Early this week, Alameda County EMS chief Lauri McFadden sent Falck a letter notifying the company its response times have been out of compliance and must improve.
“These performance shortfalls represent an unacceptable progression of Falck’s poor response-time trends, which the EMS Agency has been raising with Falck with increasing alarm and to which Falck has responded with a disappointing lack of urgency,” McFadden wrote.
Chief Stowell said he believes the criticisms by Freeman and McFadden are strategic moves to pressure hospitals to improve layover times.
“They want to let Falck know they need to do a better job and have better response times, but this is probably a strategic move on their part to draw attention from the hospitals,” Stowell said. “The hospitals are where this issue is.”
Stowell said San Diego is experiencing similar issues with hospital delays. He noted that incumbent ambulance provider AMR is out of compliance with its response-time requirements in the southern part of the city because of hospital delays and staffing shortages.
Troy Hagen, Falck’s communications chief in California, said the staffing and hospital issues are industrywide challenges. He said hiring has gone well enough in San Diego that problems like this are unlikely for Falck here.
On the departure of Falck chief executive Matt Gallagher shortly after San Diego chose the company, Stowell said it was surprising and that it “raised his eyebrows.”
Gallagher assured San Diego City Council members last spring that the company is committed to fulfilling all of the promises it has made to San Diego.
That assurance came after critics speculated that if Falck does not meet its revenue projections, the company would either reduce service in San Diego, cut employee pay or ask the city to raise ambulance rates.
“Falck is looking to grow in the U.S. and provide 9-1-1 services to great cities like San Diego,” Gallagher told the council in April. “We can only do that based on our reputation.”

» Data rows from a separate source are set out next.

File: src/rtl/core/i2ccds_pkg.sv
// Shared constants and the serial clock divider table for the divider search.
// No dependencies; used by i2ccds_divider and i2c_clock_divider_search.
package i2ccds_pkg;

  localparam int RATE_W    = 27;  // bus clock and achieved rate width
  localparam int REQ_W     = 24;  // requested rate width
  localparam int TDIV_W    = 12;  // table entries reach 3840
  localparam int DIVISOR_W = 14;  // table entry times multiplier (up to 4)
  localparam int STEPS     = RATE_W;
  localparam int CNT_W     = $clog2(STEPS);
  localparam int IDX_W     = 6;
  localparam int CODE_W    = 2;

  localparam logic [RATE_W-1:0]  BUS_CLOCK_RESET = 27'd24000000;
  localparam logic [IDX_W-1:0]   PASS1_FIRST = 6'd16;
  localparam logic [IDX_W-1:0]   PASS1_LAST  = 6'd63;
  localparam logic [IDX_W-1:0]   PASS2_FIRST = 6'd0;
  localparam logic [IDX_W-1:0]   PASS2_LAST  = 6'd14;
  localparam logic [CODE_W-1:0]  CODE_LAST   = 2'd2;

  function automatic logic [TDIV_W-1:0] scl_div(input logic [IDX_W-1:0] idx);
    logic [TDIV_W-1:0] d;
    unique case (idx)
      6'd0:  d = 12'd20;   6'd1:  d = 12'd22;   6'd2:  d = 12'd24;   6'd3:  d = 12'd26;
      6'd4:  d = 12'd28;   6'd5:  d = 12'd30;   6'd6:  d = 12'd34;   6'd7:  d = 12'd40;
      6'd8:  d = 12'd28;   6'd9:  d = 12'd32;   6'd10: d = 12'd36;   6'd11: d = 12'd40;
      6'd12: d = 12'd44;   6'd13: d = 12'd48;   6'd14: d = 12'd56;   6'd15: d = 12'd68;
      6'd16: d = 12'd48;   6'd17: d = 12'd56;   6'd18: d = 12'd64;   6'd19: d = 12'd72;
      6'd20: d = 12'd80;   6'd21: d = 12'd88;   6'd22: d = 12'd104;  6'd23: d = 12'd128;
      6'd24: d = 12'd80;   6'd25: d = 12'd96;   6'd26: d = 12'd112;  6'd27: d = 12'd128;
      6'd28: d = 12'd144;  6'd29: d = 12'd160;  6'd30: d = 12'd192;  6'd31: d = 12'd240;
      6'd32: d = 12'd160;  6'd33: d = 12'd192;  6'd34: d = 12'd224;  6'd35: d = 12'd256;
      6'd36: d = 12'd288;  6'd37: d = 12'd320;  6'd38: d = 12'd384;  6'd39: d = 12'd480;
      6'd40: d = 12'd320;  6'd41: d = 12'd384;  6'd42: d = 12'd448;  6'd43: d = 12'd512;
      6'd44: d = 12'd576;  6'd45: d = 12'd640;  6'd46: d = 12'd768;  6'd47: d = 12'd960;
      6'd48: d = 12'd640;  6'd49: d = 12'd768;  6'd50: d = 12'd896;  6'd51: d = 12'd1024;
      6'd52: d = 12'd1152; 6'd53: d = 12'd1280; 6'd54: d = 12'd1536; 6'd55: d = 12'd1920;
      6'd56: d = 12'd1280; 6'd57: d = 12'd1536; 6'd58: d = 12'd1792; 6'd59: d = 12'd2048;
      6'd60: d = 12'd2304; 6'd61: d = 12'd2560; 6'd62: d = 12'd3072; 6'd63: d = 12'd3840;
      default: d = 12'd20;
    endcase
    return d;
  endfunction

endpackage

Then he resigned after San Diego agreed to switch to Falck. His reasons were not specified.
“When you’ve got a face of the organization that’s been up in front of council all of that time and all of the sudden he is now leaving, you have to question why,” Stowell said this week. “Did we get some definitive answers from Falck as to why he was leaving? We did not.”
But Stowell stressed that the city’s contract is with Falck, not Gallagher.

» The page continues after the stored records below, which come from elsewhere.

[src/rtl/finite_difference_derivatives_top_macros.svh]
// Assertion macros shared by the derivative block's modules.
`ifndef FINITE_DIFFERENCE_DERIVATIVES_TOP_MACROS_SVH
`define FINITE_DIFFERENCE_DERIVATIVES_TOP_MACROS_SVH

// Check a property on every rising clock edge outside reset.
`define FDD_ASSERT(label, prop, msg) \
   label: assert property (@(posedge clock) disable iff (reset) (prop)) else $error(msg);

// Check a property on every rising clock edge, reset included.
`define FDD_ASSERT_ALWAYS(label, prop, msg) \
   label: assert property (@(posedge clock) (prop)) else $error(msg);

`endif

[src/rtl/fdd_pkg.sv]
// Package: shared types and constants of the finite-difference derivative block.
`timescale 1ns / 1ps
package fdd_pkg;

   localparam int unsigned MAX_POINTS_DEFAULT = 4096;
   localparam int unsigned QUEUE_DEPTH        = 4;
   localparam int unsigned DATA_W             = 32;
   localparam int unsigned IDX_W              = 12;
   localparam int unsigned STATUS_W           = 2;
   localparam int unsigned CSR_IDX_W          = 4;

   localparam logic [CSR_IDX_W-1:0] CSR_HALF_INV_SPACING = 4'd0;
   localparam logic [CSR_IDX_W-1:0] CSR_INV_SPACING_SQ   = 4'd1;

   localparam logic [DATA_W-1:0] SCALE_RESET = 32'h0001_0000;

   localparam logic [STATUS_W-1:0] STATUS_OK       = 2'd0;
   localparam logic [STATUS_W-1:0] STATUS_SHORT    = 2'd1;
   localparam logic [STATUS_W-1:0] STATUS_OVERFLOW = 2'd2;

   typedef enum logic [2:0] {
      JOB_HEAD,
      JOB_INTERIOR,
      JOB_TAIL,
      JOB_SHORT,
      JOB_OVERFLOW
   } job_kind_type;

   typedef enum logic [2:0] {
      ST_FORWARD,
      ST_CENTRAL_LO,
      ST_CENTRAL_HI,
      ST_BACKWARD,
      ST_ZERO
   } stencil_type;

   typedef struct packed {
      job_kind_type                  kind;
      logic [IDX_W-1:0]              base;
      logic [3:0][DATA_W-1:0]        win;
   } job_type;

endpackage

[src/rtl/fdd_queue.sv]
// Job queue between the front end and the arithmetic back end.
`timescale 1ns / 1ps
`include "finite_difference_derivatives_top_macros.svh"
module fdd_queue (
   input  logic              clock,
   input  logic              reset,
   input  logic              push,
   input  fdd_pkg::job_type  push_job,
   output logic              full,
   input  logic              pop,
   output logic              empty,
   output fdd_pkg::job_type  head
);
   localparam int unsigned DEPTH = fdd_pkg::QUEUE_DEPTH;
   localparam int unsigned PTR_W = $clog2(DEPTH);
   localparam int unsigned CNT_W = $clog2(DEPTH + 1);

   fdd_pkg::job_type    entry_ff [DEPTH];
   logic [PTR_W-1:0]    wr_ptr_ff, wr_ptr_in, rd_ptr_ff, rd_ptr_in;
   logic [CNT_W-1:0]    count_ff, count_in;

   assign full  = (count_ff == CNT_W'(DEPTH));
   assign empty = (count_ff == '0);
   assign head  = entry_ff[rd_ptr_ff];

   always_comb begin
      wr_ptr_in = push ? wr_ptr_ff + PTR_W'(1) : wr_ptr_ff;
      rd_ptr_in = pop  ? rd_ptr_ff + PTR_W'(1) : rd_ptr_ff;
      count_in  = count_ff + CNT_W'(push) - CNT_W'(pop);
   end

   always_ff @(posedge clock) begin
      if (reset) begin
         wr_ptr_ff <= '0;
         rd_ptr_ff <= '0;
         count_ff  <= '0;
      end else begin
         wr_ptr_ff <= wr_ptr_in;
         rd_ptr_ff <= rd_ptr_in;
         count_ff  <= count_in;
      end
   end

   always_ff @(posedge clock) begin
      if (push) begin
         entry_ff[wr_ptr_ff] <= push_job;
      end
   end

   `FDD_ASSERT(a_no_push_full, push |-> !full, "job pushed into full queue")
   `FDD_ASSERT(a_no_pop_empty, pop |-> !empty, "job popped from empty queue")
endmodule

Hagen said Gallagher resigned to pursue other opportunities. And he stressed that Gallagher’s departure won’t impact the company’s commitments to San Diego.

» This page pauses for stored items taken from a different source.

### src/flat_wrapper.sv
// flat-port wrapper written by rule: the top's interface ports become plain ports
module fdd_front_flat 
#(
   parameter int unsigned MAX_POINTS = fdd_pkg::MAX_POINTS_DEFAULT
)
  (clock, reset, queue_full, push, job, req_valid, req_sample, req_end_of_grid, req_ready);
  fdd_req_if req_i ();
  input  logic clock;
  input  logic reset;
  input  logic queue_full;
  output logic push;
  output fdd_pkg::job_type job;
  input wire logic [$bits(req_i.valid)-1:0] req_valid;
  input wire logic [$bits(req_i.sample)-1:0] req_sample;
  input wire logic [$bits(req_i.end_of_grid)-1:0] req_end_of_grid;
  output wire logic [$bits(req_i.ready)-1:0] req_ready;
  assign req_i.valid = req_valid;
  assign req_i.sample = req_sample;
  assign req_i.end_of_grid = req_end_of_grid;
  assign req_ready = req_i.ready;
  fdd_front #(.MAX_POINTS(MAX_POINTS)) u_core (.clock(clock), .reset(reset), .req(req_i), .queue_full(queue_full), .push(push), .job(job));
endmodule
### config.mk
export PLATFORM = sky130hd
export DESIGN_NAME = fdd_front_flat
export DESIGN_NICKNAME = d
export VERILOG_FILES = /design/src/rtl/fdd_pkg.sv /design/src/rtl/fdd_ifs.sv /design/src/rtl/fdd_front.sv /design/src/flat_wrapper.sv
export VERILOG_INCLUDE_DIRS = /design/src /design/src/rtl
export SDC_FILE = /design/constraint.sdc
export NUM_CORES = 1
export LEC_CHECK = 0
export BUFFER_PORTS_ARGS = -buffer_cell sky130_fd_sc_hd__buf_2
export CORE_MARGIN = 3
export CORE_UTILIZATION = 35
export DETAILED_ROUTE_END_ITERATION = 6
export MAX_ROUTING_LAYER = met4
export PLACE_DENSITY = 0.55
export SYNTH_ARGS = -nofsm -noshare
export SYNTH_HDL_FRONTEND = slang
export SYNTH_SLANG_ARGS = --single-unit
### constraint.sdc
create_clock -name clock -period 5 [get_ports clock]
set_clock_uncertainty 0.15 [all_clocks]
set_input_delay 1 -clock clock [delete_from_list [all_inputs] [get_ports clock]]
set_output_delay 1 -clock clock [all_outputs]
set_load 0.02 [all_outputs]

“Whether he is here or gone has no bearing on the contract itself,” Hagen said. “The company is bound by the contract. We stand 100 percent behind the commitments we made to San Diego.”
Stowell praised Jeff Behm, the man appointed to lead Falck’s San Diego operations, suggesting that his experience running various kinds of emergency operations might bring more innovation to San Diego.
Critics have noted that Behm has not overseen an emergency response system as large as San Diego’s. The regional system he oversaw in New Jersey before joining Falck ceased operations while he was in charge.
Hagen said that was a planned shutdown, based on a decision by a group of hospitals the system was serving to change their emergency response model.
“He is absolutely qualified,” Hagen said. “He came with very strong references that were validated and verified. He’s got a stellar reputation.”
Falck has spent millions buying ambulances and hiring workers to serve San Diego, so it would likely be difficult for the city to get out of its deal with Falck without a risk of being sued for breach of contract.
Stowell is scheduled to provide an update on the transition to the council’s public safety committee on Oct. 20.